-- Data entries --
$ cat config.mk
export PLATFORM = sky130hd
export DESIGN_NAME = axi_arbiter_2x1
export DESIGN_NICKNAME = d
export VERILOG_FILES = /design/src/rtl/axi_arbiter_2x1.sv
export SDC_FILE = /design/constraint.sdc
export NUM_CORES = 1
export LEC_CHECK = 0
export BUFFER_PORTS_ARGS = -buffer_cell sky130_fd_sc_hd__buf_2
export CORE_AREA = 3 3 221 223
export DETAILED_ROUTE_END_ITERATION = 8
export DIE_AREA = 0 0 224 226
export MAX_ROUTING_LAYER = met4
export REMOVE_ABC_BUFFERS = 1
export SLEW_MARGIN = 20
export SYNTH_ARGS = -nofsm -noshare
export SYNTH_HDL_FRONTEND = slang
export SYNTH_SLANG_ARGS = --single-unit
$ cat constraint.sdc
create_clock -name clk -period 1.63 [get_ports clk]
set_input_delay 0.489 -clock clk [delete_from_list [all_inputs] [get_ports clk]]
set_output_delay 0.489 -clock clk [all_outputs]
set_load 0.01 [all_outputs]
[src/rtl/loadable_up_counter.sv]
// Loadable up counter with programmable limit; wraps to 0 (auto-reload) or halts at the limit.
// Define UP_COUNTER_PRESCALE_EN to advance only on every PRESCALE-th enabled cycle.
module loadable_up_counter
    import up_counter_pkg::*;
#(
    parameter int WIDTH    = DEFAULT_WIDTH,
    parameter int PRESCALE = DEFAULT_PRESCALE
) (
    input logic                  clk,
    input logic                  rst_n,
    loadable_up_counter_if.slave bus
);

    if (PRESCALE < 1) begin : g_bad_prescale
        $error("loadable_up_counter: PRESCALE must be >= 1");
    end

    up_cnt_state_t    state_q;
    up_cnt_state_t    state_d;
    logic [WIDTH-1:0] count_q;
    logic [WIDTH-1:0] count_d;
    logic [WIDTH-1:0] limit_q;
    logic [WIDTH-1:0] limit_d;
    logic             wrap_q;
    logic             wrap_d;
    logic             halted_q;
    logic             halted_d;

    logic advance_req;
    logic step;

    assign advance_req = bus.enable && !bus.load && (state_q == COUNT);

`ifdef UP_COUNTER_PRESCALE_EN
    logic presc_tick;

    up_counter_prescaler #(
        .PRESCALE (PRESCALE)
    ) u_prescaler (
        .clk    (clk),
        .rst_n  (rst_n),
        .clear  (bus.load),
        .enable (advance_req),
        .tick   (presc_tick)
    );

    assign step = advance_req && presc_tick;
`else
    assign step = advance_req;
`endif

    // All decisions compare against the pre-edge limit; a newly written limit takes effect next cycle.
    always_comb begin
        state_d = state_q;
        count_d = count_q;
        limit_d = bus.limit_we ? bus.limit_in : limit_q;
        wrap_d  = 1'b0;
        if (bus.load) begin
            count_d = bus.data_in;
            state_d = COUNT;
        end else if (step) begin
            if (count_q != limit_q) begin
                count_d = count_q + WIDTH'(1);
            end else if (bus.auto_reload) begin
                count_d = '0;
                wrap_d  = 1'b1;
            end else begin
                state_d = HALT;
            end
        end
        halted_d = (state_d == HALT);
    end

    always_ff @(posedge clk or negedge rst_n) begin
        if (!rst_n) begin
            state_q  <= COUNT;
            count_q  <= '0;
            limit_q  <= '1;
            wrap_q   <= 1'b0;
            halted_q <= 1'b0;
        end else begin
            state_q  <= state_d;
            count_q  <= count_d;
            limit_q  <= limit_d;
            wrap_q   <= wrap_d;
            halted_q <= halted_d;
        end
    end

    assign bus.count  = count_q;
    assign bus.tc     = (count_q == limit_q);
    assign bus.wrap   = wrap_q;
    assign bus.halted = halted_q;

endmodule
[src/flat_wrapper.sv]
// flat-port wrapper written by rule: the top's interface ports become plain ports
module loadable_up_counter_flat import up_counter_pkg::*;
#(
    parameter int WIDTH    = DEFAULT_WIDTH,
    parameter int PRESCALE = DEFAULT_PRESCALE
)
  (clk, rst_n, bus_load, bus_enable, bus_data_in, bus_limit_we, bus_limit_in, bus_auto_reload, bus_count, bus_tc, bus_wrap, bus_halted);
  loadable_up_counter_if #(.WIDTH(WIDTH)) bus_i ();
  input logic clk;
  input logic rst_n;
  input wire logic [$bits(bus_i.load)-1:0] bus_load;
  input wire logic [$bits(bus_i.enable)-1:0] bus_enable;
  input wire logic [$bits(bus_i.data_in)-1:0] bus_data_in;
  input wire logic [$bits(bus_i.limit_we)-1:0] bus_limit_we;
  input wire logic [$bits(bus_i.limit_in)-1:0] bus_limit_in;
  input wire logic [$bits(bus_i.auto_reload)-1:0] bus_auto_reload;
  output wire logic [$bits(bus_i.count)-1:0] bus_count;
  output wire logic [$bits(bus_i.tc)-1:0] bus_tc;
  output wire logic [$bits(bus_i.wrap)-1:0] bus_wrap;
  output wire logic [$bits(bus_i.halted)-1:0] bus_halted;
  assign bus_i.load = bus_load;
  assign bus_i.enable = bus_enable;
  assign bus_i.data_in = bus_data_in;
  assign bus_i.limit_we = bus_limit_we;
  assign bus_i.limit_in = bus_limit_in;
  assign bus_i.auto_reload = bus_auto_reload;
  assign bus_count = bus_i.count;
  assign bus_tc = bus_i.tc;
  assign bus_wrap = bus_i.wrap;
  assign bus_halted = bus_i.halted;
  loadable_up_counter #(.WIDTH(WIDTH), .PRESCALE(PRESCALE)) u_core (.clk(clk), .rst_n(rst_n), .bus(bus_i));
endmodule
[config.mk]
export PLATFORM = sky130hd
export DESIGN_NAME = loadable_up_counter_flat
export DESIGN_NICKNAME = d
export VERILOG_FILES = /design/src/rtl/up_counter_pkg.sv /design/src/rtl/loadable_up_counter_if.sv /design/src/rtl/up_counter_prescaler.sv /design/src/rtl/loadable_up_counter.sv /design/src/flat_wrapper.sv
export SDC_FILE = /design/constraint.sdc
export NUM_CORES = 1
export LEC_CHECK = 0
export ABC_AREA = 0
export BUFFER_PORTS_ARGS = -buffer_cell sky130_fd_sc_hd__clkbuf_2
export CAP_MARGIN = 25
export CORE_MARGIN = 4
export CORE_UTILIZATION = 44
export CTS_CLUSTER_DIAMETER = 100
export DETAILED_ROUTE_END_ITERATION = 16
export GPL_TIMING_DRIVEN = 0
export PLACE_DENSITY_LB_ADDON = 0.25
export SETUP_SLACK_MARGIN = 0.4
export SYNTH_ARGS = -nofsm -noshare
export SYNTH_HDL_FRONTEND = slang
export SYNTH_SLANG_ARGS = --single-unit
[constraint.sdc]
create_clock -name clk -period 1.75 [get_ports clk]
set_input_delay 0.0875 -clock clk [delete_from_list [all_inputs] [get_ports clk]]
set_output_delay 0.0875 -clock clk [all_outputs]
set_load 0.05 [all_outputs]
[src/rtl/dmem_arbiter_pkg.sv]
`default_nettype none
// ============================================================================
// Module   : dmem_arbiter_pkg
// Purpose  : Shared types and constants for the data-memory arbiter. Holds
//            the FSM state encoding, the owner encoding, the RAM write-width
//            codes and the maximum supported wait-state count.
// Revision : 1.0  initial release
// ============================================================================
package dmem_arbiter_pkg;

    typedef enum logic [1:0] {
        ST_IDLE   = 2'd0,
        ST_ACCESS = 2'd1,
        ST_RESP   = 2'd2
    } state_t;

    typedef enum logic {
        OWN_CPU = 1'b0,
        OWN_DBG = 1'b1
    } owner_t;

    // Write-width codes shared by the CPU port and the RAM port
    localparam logic [1:0] c_ww_64 = 2'd0;
    localparam logic [1:0] c_ww_32 = 2'd1;
    localparam logic [1:0] c_ww_16 = 2'd2;
    localparam logic [1:0] c_ww_8  = 2'd3;

    // The wait-state counter is 4 bits wide, so 15 is the largest legal value
    localparam int c_wait_states_max = 15;

endpackage
`default_nettype wire

[src/rtl/dmem_align_chk.sv]
`default_nettype none
// ============================================================================
// Module   : dmem_align_chk
// Purpose  : Combinational alignment checker. Flags an address whose low bits
//            are not aligned to the natural size of the requested width.
// Ports    : i_addr_lo    [2:0] low address bits
//            i_width      [1:0] width code (0=64b, 1=32b, 2=16b, 3=8b)
//            o_misaligned       1 when the address is not naturally aligned
// Revision : 1.0  initial release
// ============================================================================
module dmem_align_chk
    import dmem_arbiter_pkg::*;
(
    input  logic [2:0] i_addr_lo,
    input  logic [1:0] i_width,
    output logic       o_misaligned
);

    always_comb begin
        o_misaligned = 1'b0;
        case (i_width)
            c_ww_64: o_misaligned = |i_addr_lo;
            c_ww_32: o_misaligned = |i_addr_lo[1:0];
            c_ww_16: o_misaligned = i_addr_lo[0];
            default: o_misaligned = 1'b0;   // byte accesses are always aligned
        endcase
    end

endmodule
`default_nettype wire

[src/rtl/dmem_arbiter.sv]
`default_nettype none
// ============================================================================
// Module   : dmem_arbiter
// Purpose  : Arbitrates a single-port data RAM between the CPU and a debug
//            port. One access at a time: IDLE -> ACCESS (WAIT_STATES+1 cycles
//            with ram_cs high) -> RESP (read data captured) -> IDLE, where the
//            completion pulse of the owner is high and a new grant may occur.
//            Debug wins only while dbg_halt is high.
// Ports    : clk, rst                 clock, synchronous active-high reset
//            cpu_*                    CPU request/response port
//            dbg_*                    debug request/response port
//            ram_*                    RAM side (ram_rdata valid one cycle
//                                     after a ram_cs cycle)
//            cpu_misalign             only with DMEM_ARB_ALIGN_CHECK_EN
// Config   : DMEM_ARB_ALIGN_CHECK_EN  misaligned CPU requests skip the RAM
//                                     and complete with cpu_misalign
// Note     : a requester must drop its strobe in the cycle its completion
//            pulse is high, otherwise a new access is started.
// Revision : 1.0  initial release
// ============================================================================
module dmem_arbiter
    import dmem_arbiter_pkg::*;
#(
    parameter int WAIT_STATES = 0,
    parameter int ADDR_W      = 64
) (
    input  logic              clk,
    input  logic              rst,

    input  logic [ADDR_W-1:0] cpu_addr,
    input  logic [63:0]       cpu_wdata,
    output logic [63:0]       cpu_rdata,
    input  logic [1:0]        cpu_write_width,
    input  logic              cpu_rstrobe,
    input  logic              cpu_wstrobe,
    output logic              cpu_cycle_complete,

    input  logic              dbg_halt,
    input  logic [ADDR_W-1:0] dbg_addr,
    input  logic [63:0]       dbg_wdata,
    output logic [63:0]       dbg_rdata,
    input  logic              dbg_ce,
    input  logic              dbg_we,
    output logic              dbg_ready,

    output logic              ram_cs,
    output logic              ram_we,
    output logic [ADDR_W-1:0] ram_addr,
    output logic [63:0]       ram_wdata,
    output logic [1:0]        ram_write_width,
    input  logic [63:0]       ram_rdata
`ifdef DMEM_ARB_ALIGN_CHECK_EN
    ,
    output logic              cpu_misalign
`endif
);

    state_t     r_state;
    owner_t     r_owner;
    logic [3:0] r_cnt;
    logic       r_we;       // latched direction of the current access
    logic       r_misal;    // current CPU request was rejected as misaligned

    logic       w_cpu_req;
    logic       w_dbg_req;
    logic       w_cpu_misal;

    assign w_cpu_req = cpu_rstrobe | cpu_wstrobe;
    assign w_dbg_req = dbg_halt & dbg_ce;

`ifdef DMEM_ARB_ALIGN_CHECK_EN
    dmem_align_chk u_align_chk (
        .i_addr_lo    (cpu_addr[2:0]),
        .i_width      (cpu_write_width),
        .o_misaligned (w_cpu_misal)
    );
`else
    assign w_cpu_misal = 1'b0;
`endif

    always_ff @(posedge clk) begin
        if (rst) begin
            r_state            <= ST_IDLE;
            r_owner            <= OWN_CPU;
            r_cnt              <= 4'd0;
            r_we               <= 1'b0;
            r_misal            <= 1'b0;
            ram_cs             <= 1'b0;
            ram_we             <= 1'b0;
            ram_addr           <= '0;
            ram_wdata          <= 64'd0;
            ram_write_width    <= c_ww_64;
            cpu_rdata          <= 64'd0;
            dbg_rdata          <= 64'd0;
            cpu_cycle_complete <= 1'b0;
            dbg_ready          <= 1'b0;
`ifdef DMEM_ARB_ALIGN_CHECK_EN
            cpu_misalign       <= 1'b0;
`endif
        end else begin
            // Completion flags are single-cycle pulses
            cpu_cycle_complete <= 1'b0;
            dbg_ready          <= 1'b0;
`ifdef DMEM_ARB_ALIGN_CHECK_EN
            cpu_misalign       <= 1'b0;
`endif
            case (r_state)
                ST_IDLE: begin
                    if (w_dbg_req) begin
                        // Debug accesses are always full 64-bit
                        r_owner         <= OWN_DBG;
                        r_we            <= dbg_we;
                        r_misal         <= 1'b0;
                        r_cnt           <= 4'(WAIT_STATES);
                        ram_addr        <= dbg_addr;
                        ram_wdata       <= dbg_wdata;
                        ram_write_width <= c_ww_64;
                        ram_cs          <= 1'b1;
                        ram_we          <= dbg_we;
                        r_state         <= ST_ACCESS;
                    end else if (w_cpu_req) begin
                        // Write strobe dominates when both strobes are high
                        r_owner         <= OWN_CPU;
                        r_we            <= cpu_wstrobe;
                        r_misal         <= w_cpu_misal;
                        r_cnt           <= 4'(WAIT_STATES);
                        ram_addr        <= cpu_addr;
                        ram_wdata       <= cpu_wdata;
                        ram_write_width <= cpu_write_width;
                        if (w_cpu_misal) begin
                            r_state <= ST_RESP;     // never touches the RAM
                        end else begin
                            ram_cs  <= 1'b1;
                            ram_we  <= cpu_wstrobe;
                            r_state <= ST_ACCESS;
                        end
                    end
                end

                ST_ACCESS: begin
                    if (r_cnt == 4'd0) begin
                        ram_cs  <= 1'b0;
                        ram_we  <= 1'b0;
                        r_state <= ST_RESP;
                    end else begin
                        r_cnt <= r_cnt - 4'd1;
                    end
                end

                ST_RESP: begin
                    // ram_rdata now reflects the last ram_cs cycle
                    r_state <= ST_IDLE;
                    if (r_owner == OWN_DBG) begin
                        dbg_ready <= 1'b1;
                        if (!r_we) begin
                            dbg_rdata <= ram_rdata;
                        end
                    end else begin
                        cpu_cycle_complete <= 1'b1;
                        if (r_misal) begin
`ifdef DMEM_ARB_ALIGN_CHECK_EN
                            cpu_misalign <= 1'b1;
`endif
                        end else if (!r_we) begin
                            cpu_rdata <= ram_rdata;
                        end
                    end
                end

                default: begin
                    r_state <= ST_IDLE;
                end
            endcase
        end
    end

endmodule
`default_nettype wire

-- WHAT YOU NEED TO DO --
Scan the records above for the string "Purpose", then select every line that holds it.

-- RESULT FOR THIS EXERCISE --
// Purpose  : Shared types and constants for the data-memory arbiter. Holds
// Purpose  : Combinational alignment checker. Flags an address whose low bits
// Purpose  : Arbitrates a single-port data RAM between the CPU and a debug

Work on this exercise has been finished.